麝香黄芪复方滴丸对体外缺血缺氧血脑屏障通透性及相关调节蛋白的影响

Effect of Compound Shexiang Huangqi Dropping Pills(麝香黄芪复方滴丸)on Ischemia and Hypoxia Injury in Vitro Blood-Brain Barrier and Related Regulatory Proteins

目的探究麝香黄芪复方滴丸调控体外缺血缺氧性血脑屏障(blood-brain barrier,BBB)模型的作用机制。方法利用大鼠脑微血管内皮细胞(brain microvessel endothelial cells,BMEC)与星形胶质细胞(astrocytes,AS)共培养建立体外BBB模型及缺血缺氧BBB模型。随机分为正常对照组、模型组、麝香黄芪复方滴丸高剂量组(500μg/mL)、中剂量组(100μg/mL)、低剂量组(10μg/mL)及依达拉奉对照组。通过跨内膜电阻(TEER)、辣根过氧化物酶法(HRP)检测BBB通透性变化情况。Western Blot法检测紧密连接(tight junction,TJ)相关蛋白闭合蛋白-5(Claudin-5)、连接黏附分子-A(junctional adhesion molecule,JAM-A)、跨膜蛋白的咬合蛋白(Occludin)和闭锁小带蛋白-1(zonula Occludens,ZO-1)表达水平。结果TEER及HRP实验显示,与正常对照组相比,模型组血脑屏障通透性增加(P<0.05);麝香黄芪复方滴丸高、中、低剂量组和依达拉奉组1 d、2 d、3 d各组通透性明显降低(P<0.05);WB结果显示,模型组Claudin-5、JAM-A、Occludin、ZO-1蛋白表达较正常组显著降低(P<0.05);麝香黄芪复方滴丸高、中剂量组较模型组Claudin-5、JAM-A、Occludin、ZO-1蛋白表达升高(P<0.05)。结论麝香黄芪复方滴丸能降低缺血缺氧性BBB模型的通透性,其作用机制与调控紧密连接蛋白而达到修复BBB的作用有关。
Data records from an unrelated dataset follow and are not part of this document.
## config.mk

```make
export PLATFORM = sky130hd
export DESIGN_NAME = mem_arbiter
export DESIGN_NICKNAME = d
export VERILOG_FILES = /design/src/rtl/mem_arbiter.sv
export SDC_FILE = /design/constraint.sdc
export NUM_CORES = 1
export LEC_CHECK = 0
export CAP_MARGIN = 20
export CELL_PAD_IN_SITES_DETAIL_PLACEMENT = 1
export CELL_PAD_IN_SITES_GLOBAL_PLACEMENT = 1
export CORE_AREA = 2 2 358 360
export DETAILED_ROUTE_END_ITERATION = 6
export DIE_AREA = 0 0 360 362
export PLACE_DENSITY_LB_ADDON = 0.3
export SYNTH_ARGS = -nofsm -noshare
export SYNTH_HDL_FRONTEND = slang
export SYNTH_SLANG_ARGS = --single-unit
```

## constraint.sdc

```tcl
create_clock -name clk -period 3.1 [get_ports clk]
set_input_delay 0.465 -clock clk [delete_from_list [all_inputs] [get_ports clk]]
set_output_delay 0.465 -clock clk [all_outputs]
set_load 0.05 [all_outputs]
```

## src/rtl/mem_arbiter.sv

```systemverilog
// mem_arbiter: shares the main-memory line port between the icache (ic_) and dcache (dc_) clients.
// Define MEM_ARB_ROUND_ROBIN_EN for round-robin tie-breaking; otherwise dc has fixed priority over ic.
`ifndef MEM_DATA_BITS
`define MEM_DATA_BITS 128
`endif

module mem_arbiter #(
    parameter int unsigned ADDR_W = 28,
    parameter int unsigned DATA_W = `MEM_DATA_BITS,
    parameter int unsigned BEATS  = 4
) (
    input  logic                clk,
    input  logic                reset,

    input  logic                ic_req_valid,
    output logic                ic_req_ready,
    input  logic [ADDR_W-1:0]   ic_req_addr,
    input  logic                ic_req_rw,
    input  logic                ic_req_data_valid,
    output logic                ic_req_data_ready,
    input  logic [DATA_W-1:0]   ic_req_data_bits,
    input  logic [DATA_W/8-1:0] ic_req_data_mask,
    output logic                ic_resp_valid,
    output logic [DATA_W-1:0]   ic_resp_data,

    input  logic                dc_req_valid,
    output logic                dc_req_ready,
    input  logic [ADDR_W-1:0]   dc_req_addr,
    input  logic                dc_req_rw,
    input  logic                dc_req_data_valid,
    output logic                dc_req_data_ready,
    input  logic [DATA_W-1:0]   dc_req_data_bits,
    input  logic [DATA_W/8-1:0] dc_req_data_mask,
    output logic                dc_resp_valid,
    output logic [DATA_W-1:0]   dc_resp_data,

    output logic                mem_req_valid,
    input  logic                mem_req_ready,
    output logic [ADDR_W-1:0]   mem_req_addr,
    output logic                mem_req_rw,
    output logic                mem_req_data_valid,
    input  logic                mem_req_data_ready,
    output logic [DATA_W-1:0]   mem_req_data_bits,
    output logic [DATA_W/8-1:0] mem_req_data_mask,
    input  logic                mem_resp_valid,
    input  logic [DATA_W-1:0]   mem_resp_data
);

    localparam int unsigned BEAT_W = $clog2(BEATS);
    localparam logic [BEAT_W-1:0] LAST_BEAT = BEAT_W'(BEATS - 1);

    typedef enum logic [1:0] {IDLE, REQ, WDATA, RDATA} state_t;

    state_t              state, state_n;
    logic                gnt, gnt_n;
    logic [BEAT_W-1:0]   beat, beat_n;
    logic                pick;

    logic                g_valid;
    logic [ADDR_W-1:0]   g_addr;
    logic                g_rw;
    logic                g_dvalid;
    logic [DATA_W-1:0]   g_dbits;
    logic [DATA_W/8-1:0] g_dmask;

`ifdef MEM_ARB_ROUND_ROBIN_EN
    logic rr, rr_n;
    assign pick = (ic_req_valid && dc_req_valid) ? rr : dc_req_valid;
`else
    assign pick = dc_req_valid;
`endif

    assign g_valid  = gnt ? dc_req_valid      : ic_req_valid;
    assign g_addr   = gnt ? dc_req_addr       : ic_req_addr;
    assign g_rw     = gnt ? dc_req_rw         : ic_req_rw;
    assign g_dvalid = gnt ? dc_req_data_valid : ic_req_data_valid;
    assign g_dbits  = gnt ? dc_req_data_bits  : ic_req_data_bits;
    assign g_dmask  = gnt ? dc_req_data_mask  : ic_req_data_mask;

    assign ic_resp_data = mem_resp_data;
    assign dc_resp_data = mem_resp_data;

    always_ff @(posedge clk or negedge reset) begin
        if (!reset) begin
            state <= IDLE;
            gnt   <= 1'b0;
            beat  <= '0;
`ifdef MEM_ARB_ROUND_ROBIN_EN
            rr    <= 1'b1;
`endif
        end else begin
            state <= state_n;
            gnt   <= gnt_n;
            beat  <= beat_n;
`ifdef MEM_ARB_ROUND_ROBIN_EN
            rr    <= rr_n;
`endif
        end
    end

    always_comb begin
        state_n            = state;
        gnt_n              = gnt;
        beat_n             = beat;
`ifdef MEM_ARB_ROUND_ROBIN_EN
        rr_n               = rr;
`endif
        ic_req_ready       = 1'b0;
        dc_req_ready       = 1'b0;
        ic_req_data_ready  = 1'b0;
        dc_req_data_ready  = 1'b0;
        ic_resp_valid      = 1'b0;
        dc_resp_valid      = 1'b0;
        mem_req_valid      = 1'b0;
        mem_req_addr       = '0;
        mem_req_rw         = 1'b0;
        mem_req_data_valid = 1'b0;
        mem_req_data_bits  = '0;
        mem_req_data_mask  = '0;

        case (state)
            IDLE: begin
                if (ic_req_valid || dc_req_valid) begin
                    gnt_n   = pick;
                    state_n = REQ;
                end
            end
            REQ: begin
                mem_req_valid = g_valid;
                mem_req_addr  = g_addr;
                mem_req_rw    = g_rw;
                ic_req_ready  = !gnt && mem_req_ready;
                dc_req_ready  =  gnt && mem_req_ready;
                // A withdrawn request abandons the grant without touching memory.
                if (!g_valid) begin
                    state_n = IDLE;
                end else if (mem_req_ready) begin
                    state_n = g_rw ? WDATA : RDATA;
                    beat_n  = '0;
                end
            end
            WDATA: begin
                mem_req_data_valid = g_dvalid;
                mem_req_data_bits  = g_dbits;
                mem_req_data_mask  = g_dmask;
                ic_req_data_ready  = !gnt && mem_req_data_ready;
                dc_req_data_ready  =  gnt && mem_req_data_ready;
                if (g_dvalid && mem_req_data_ready) begin
                    beat_n = beat + BEAT_W'(1);
                    if (beat == LAST_BEAT) begin
                        beat_n  = '0;
                        state_n = IDLE;
`ifdef MEM_ARB_ROUND_ROBIN_EN
                        rr_n    = ~rr;
`endif
                    end
                end
            end
            RDATA: begin
                ic_resp_valid = !gnt && mem_resp_valid;
                dc_resp_valid =  gnt && mem_resp_valid;
                if (mem_resp_valid) begin
                    beat_n = beat + BEAT_W'(1);
                    if (beat == LAST_BEAT) begin
                        beat_n  = '0;
                        state_n = IDLE;
`ifdef MEM_ARB_ROUND_ROBIN_EN
                        rr_n    = ~rr;
`endif
                    end
                end
            end
            default: state_n = IDLE;
        endcase
    end

endmodule

```

# After elaboration in Yosys (flattened, before gate mapping)
# Cells that the tools add are included.
# W data, S select, Z words.
[totals]
ff_bits = 5
input_bits = 483
output_inout_bits = 437
wordCells = 60
[classes]
n_addsub = 1
n_eq_ne = 10
n_mux = 32
reduce_logical = 14
[ops]
columns = ["operator", "count"]
rows = [
  ["$mux W128", 2],
  ["$mux W28", 2],
  ["$mux W16", 2],
  ["$mux W2", 11],
  ["$mux W1", 13],
  ["$ne A2 B2 Y1 const B", 5],
  ["$pmux W2 S4", 1],
  ["$logic_and A1 B1 Y1", 7],
  ["$eq A2 B2 Y1 const B", 3],
  ["$pmux W2 S3", 1],
  ["$reduce_and A5 Y1", 1],
  ["$reduce_and A4 Y1", 1],
  ["$ne A3 B3 Y1 const B", 1],
  ["$reduce_bool A3 Y1", 1],
  ["$add A2 B1 Y2 const B", 1],
  ["$eq A2 B1 Y1 const B", 1],
  ["$logic_not A2 Y1", 1],
  ["$reduce_and A2 Y1", 1],
  ["$logic_not A1 Y1", 1],
  ["$logic_or A1 B1 Y1", 1],
]

# Depth between registers and ports, before layout
# Gate-level depths: netlist of the first run.
[logic_depth]
depth_word = 5
ltp_mapped = 5
mapped_depth_nobuf = 4

# Worst setup path before layout of the first run
# Ideal clock, no wire load.
[synth_timing]
path_kind = "flip-flop to output port"
start = "reg gnt"
end = "out ic_req_data_ready"
t_arrival_ns = 1.990
required_ns = 2.635
setup_slack_ns = 0.645
path_stages_with_launch = 5
n_path_buf = 3
cell_sequence = "dfrtp_1 -> buf_6 -> buf_4 -> buf_4 -> nor3b_1"
[synth_between]
elab_chain_cells = 3
[synth_rtl]
columns = ["element", "line_no", "rtl"]
rows = [
  ["start, declared", "55", "logic gnt, gnt_n;"],
  ["start signal, assigned", "93", "gnt <= gnt_n;"],
  ["$logic_not A1 Y1", "146", "ic_req_data_ready = !gnt && mem_req_data_ready;"],
  ["$logic_and A1 B1 Y1", "146", ""],
  ["$mux W1", "121", "case (state)"],
  ["end, declared", "20", "output logic ic_req_data_ready,"],
]
# Every way passes these cells.

# Worst setup path after layout of the first run
[layout_timing]
start = "reg gnt"
end = "out dc_resp_valid"
[layout_between]
elab_chain_cells = 2
[layout_rtl]
columns = ["element", "line_no", "rtl"]
rows = [
  ["$logic_and A1 B1 Y1", "161", "dc_resp_valid = gnt && mem_resp_valid;"],
  ["$mux W1", "121", ""],
  ["end, declared", "34", "output logic dc_resp_valid,"],
]
# Every way passes these cells.

==> results.md, run 1 <==
| Result | This run |
|:---|:---|
| Run status | complete, no violations |
| Final critical delay including setup and external delays | 2800 ps |
| DRT antenna net count | 0 |
| Max Clk Rate | 0.358 GHz |
| Area growth from synthesis to layout | 121% |
| Critical Path Sink Type | output pin |
| Clock Pin Slew Worst Setup and Hold Paths | 30 ps |
| Critical path fanouts, max | 45 |
| Vias in the first global route | 6291 |
| Sequential fraction of the synthesis area | 2.55% |
| Most used standard cells in the synthesized netlist | sky130_fd_sc_hd__buf_4, sky130_fd_sc_hd__mux2i_1, sky130_fd_sc_hd__nor2_1 |
| Data required time at the worst endpoint | 2630 ps |
| Max-cap violations | 0 |
| Core area | 0.127 mm² |
| Number of filler cells placed in the layout | 15117 |
| Gates resized, CTS repair | 0 |
| Transition time at the pin with the least slew margin | 558 ps |
| Worst Setup Path Type | register to output pin |
| Final wirelength | 47300 µm |
| Die ar. | 0.130 mm² |
| Relative max-transition margin | 61.7% |
| Library cell with the highest instance count after synthesis | sky130_fd_sc_hd__buf_4 |
| Total of endpoints with negative setup slack in the final report | 0 |
| Synth Net Count | 1169 |
| Maximum level of the CTS H-tree | 1 |
| Number of antenna violations at the first check in global routing | 8 |
| Number of standard cells after synthesis | 685 |
| Die height | 362 µm |
| Lkg Pwr | 4.19 nW |
| Number of buffers on the longest clock path | 2 |
| Arr. time, crit path | 2330 ps |
| RSZ-0062 raised after global routing | no |
| Iter 0 DRT Violations | 152 |
| Average wire per cell in the routed design | 18.1 µm |
| Port buffer count | 535 |
| Synth top area share | 41.3% |
| Starting density of the core | 3.87% |
| Area of the multi-input gates | 0.00261 mm² |
| Hold/Removal Path Class | primary input to async pin |
| Storage cell area | 129 µm² |
| Final clock skew | 2.53 ps |
| Residual DRC count | 0 |
| Clock latency reported for the late side of the worst-skew pair | 230 ps |
| Total Neg Setup Slack | 0 ps |
| Share of the clock period used by the worst path | 90.2% |
| Ranking of synthesized cells by area | sky130_fd_sc_hd__buf_4, sky130_fd_sc_hd__mux2i_1, sky130_fd_sc_hd__nor2_1 |
| Max rail drop VDD | 247 µV |
| Category of the worst setup path launch point | register |
| Total standard cell area after synthesis | 0.00490 mm² |
| Setup fix buffers added after clock tree synthesis | 0 |
| Post-DP HPWL | 43900 µm |
| Hold_buf cts | 0 |
| Wire length of the first global-routing pass | 60000 µm |
| Horiz. Die Dim | 360 µm |
| Maximum number of pins on one net before global-route repair | 63 |
| Clock root buffer | sky130_fd_sc_hd__clkbuf_16 |
| Number of flops mapped to enable cells by yosys | 0 |
| Syn_area_per_cell | 7.16 µm² |
| Predominant post-synthesis flop cell | sky130_fd_sc_hd__dfrtp_1 |
| Ports placed on the boundary | 920 |
| Placement Setup Slack | 446 ps |
| Synth warn | 0 |
| Last weighted congestion value of the routability-driven placer | 0.794 |
| Register-to-register setup slack | 1050 ps |
| Proportion of layout cells with a drive suffix above 1 | 17.3% |
| Max-slew violation count | 0 |
| Via count normalized by instance count | 2.15 |
| Seq cells post-synth | 5 |
| Total routing usage reported by global routing | 6.83% |
| Setup slack of the critical path after layout | 303 ps |
| Detailed-route via count | 5619 |
| Async set or reset register ratio after synthesis | 100% |
| Hold Fails Final Rpt | 0 |
| Cell accounting for the most synthesized area | sky130_fd_sc_hd__buf_4 |
| Clock tree from TritonCTS | done |
| Total Nets Final | 1439 |
| Worst Hold Margin | 479 ps |
| Sum of overflow across all layers after global routing | 0 |
| Number of CTS-inserted buffers | 3 |
| Clock Sink Count | 5 |
| Drt first pass iters | 4 |
| Count of different cell masters after synthesis | 24 |
| Core Rows | 131 |
| Cell area power density | 646 mW/mm² |
[per-layer routing]
metal,track usage [%],share of wire (%)
met5,0,0.15
met4,0.684,0.64
met3,5.65,18
met2,11.5,47
met1,6.66,34
[cell type report]
cell class                      instances  area share [%]
Timing Repair Buffer                  560            54.6
Tap cell                             1662            19.2
Sequential cell                         5            1.19
Multi-Input combinational cell        379            24.1
Clock buffer                            4           0.726
Inverter                                6           0.208
Antenna cell                            2          0.0461
[through the flow]
| step | total power (W) | instances | instance area (µm²) | utilization (%) |
|---|---|---|---|---|
| after detailed placement | 0.00702 | 2612 | 10800 | 8.50 |
| after floorplan | 0.00503 | 685 | 4900 | - |
| after global placement | 0.00696 | 2612 | 10800 | 8.50 |
| after CTS | 0.00725 | 2616 | 10800 | 8.56 |
| after global routing | 0.00746 | 2618 | 10900 | 8.56 |
| final | 0.00701 | 2618 | 10900 | 8.56 |
[registers in the layout, summed over array words and instances, names as in the netlist]
name	cells
beat	2
gnt	1
state	2
[placed cells by master (no fill, tap or decap), drive strengths merged]
| cell type | netlist | final |
|---|---|---|
| nor2b | 1 | 1 |
| a22o | 1 | 1 |
| nand2b | 1 | 1 |
| mux2 | 1 | 1 |
| o221ai | 1 | 1 |
| clkdlybuf4s50 | 0 | 403 |
| a2bb2oi | 1 | 1 |
| nor2 | 176 | 176 |
| and3 | 2 | 2 |
| nor3b | 1 | 1 |
| clkbuf | 3 | 4 |
| a31oi | 1 | 1 |
| o21ai | 1 | 1 |
| dfrtp | 5 | 5 |
| mux2i | 177 | 177 |
| a21bo | 1 | 1 |
| diode | 0 | 2 |
| nand3 | 1 | 1 |
| or2 | 1 | 1 |
| inv | 6 | 6 |
| buf | 292 | 157 |
| nand2 | 8 | 8 |
| nor3 | 3 | 3 |
| ha | 1 | 1 |
[worst paths after layout]
path / startpoint / end / depth (start not counted)
setup / recovery: gnt$_DFFE_PN0P_ / dc_resp_valid / 4
hold / removal: reset / gnt$_DFFE_PN0P_ / 1
setup reg to reg: gnt$_DFFE_PN0P_ / state[0]$_DFFE_PN0P_ / 6
hold reg to reg: beat[0]$_DFFE_PN0P_ / beat[0]$_DFFE_PN0P_ / 2
max in group asynchronous: reset / gnt$_DFFE_PN0P_ / 1
min in group clk: beat[0]$_DFFE_PN0P_ / beat[0]$_DFFE_PN0P_ / 2
[report_power, final]
part           leakage (nW)  switching (W)  internal [W]  total (W)
clock                0.0382      0.0000421      0.000170   0.000212
combinational          4.09        0.00404       0.00255    0.00659
sequential           0.0620       0.000104     0.0000995   0.000204
[worst max-delay path, cell delays in order, from the launching register on]
cell and delay, ps:
sky130_fd_sc_hd__dfrtp_4 670, sky130_fd_sc_hd__buf_12 290, sky130_fd_sc_hd__inv_1 290, sky130_fd_sc_hd__nor3_1 520, sky130_fd_sc_hd__buf_12 210
[cell families (layout without fill, tap and decap cells)]
family	after synthesis	in the layout	synth area share, %
adder cells (fa/ha/maj)	1	1	0.255
AO/OA/AOI/OAI	6	6	1.10
other	0	2	0
AND/OR/NAND/NOR	194	194	15.3
flip-flops	5	5	2.55
buffers and inverters	301	570	44.4
multiplexers	178	178	36.4
Power figures use the tool's default switching activity.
Objective To explore the mechanism of Compound Shexiang Huangqi Dropping Pills(麝香黄芪复方滴丸,SXHQP)regulating I/R injury BBB model in vitro.Methods Rat brain microvascular endothelial cells(BMEC)and astrocytes(AS)were co-cultured to establish BBB model in vitro.They were randomly divided into normal group,model group,SXHQP high dose group(500μg/mL),SXHQP medium dose group(100μg/mL),SXHQP low dose group(10μg/mL)and Edaravone group.The transmembrane resistance(TEER)and horseradish peroxidase(HRP)were used to detect BBB permeability.The expressions of claudin-5,junctional adhesion molecule-A(JAM-A),Occludin and Zonula Occludens(ZO-1)were detected by Western blot.Results TEER and HRP experiments showed that the blood-brain barrier permeability in the model group was increased compared with that of the normal group(P<0.05).The permeability of the SXHQP high,medium and low dose groups and the Edaravone group on 1 d,2 d and 3 d was significantly decreased(P<0.05).The expressions of Claudin-5,Jam-A,Occludin,and ZO-1 in the model group were significantly decreased compared with those of the normal group(P<0.05).The expressions of Claudin-5,Jam-A,Occludin and ZO-1 in the high and medium dose groups were higher than those in the model group(P<0.05).Conclusion SXHQP can reduce the permeability of I/R injury BBB model,and the mechanism may be related to the regulation of tight junction proteins.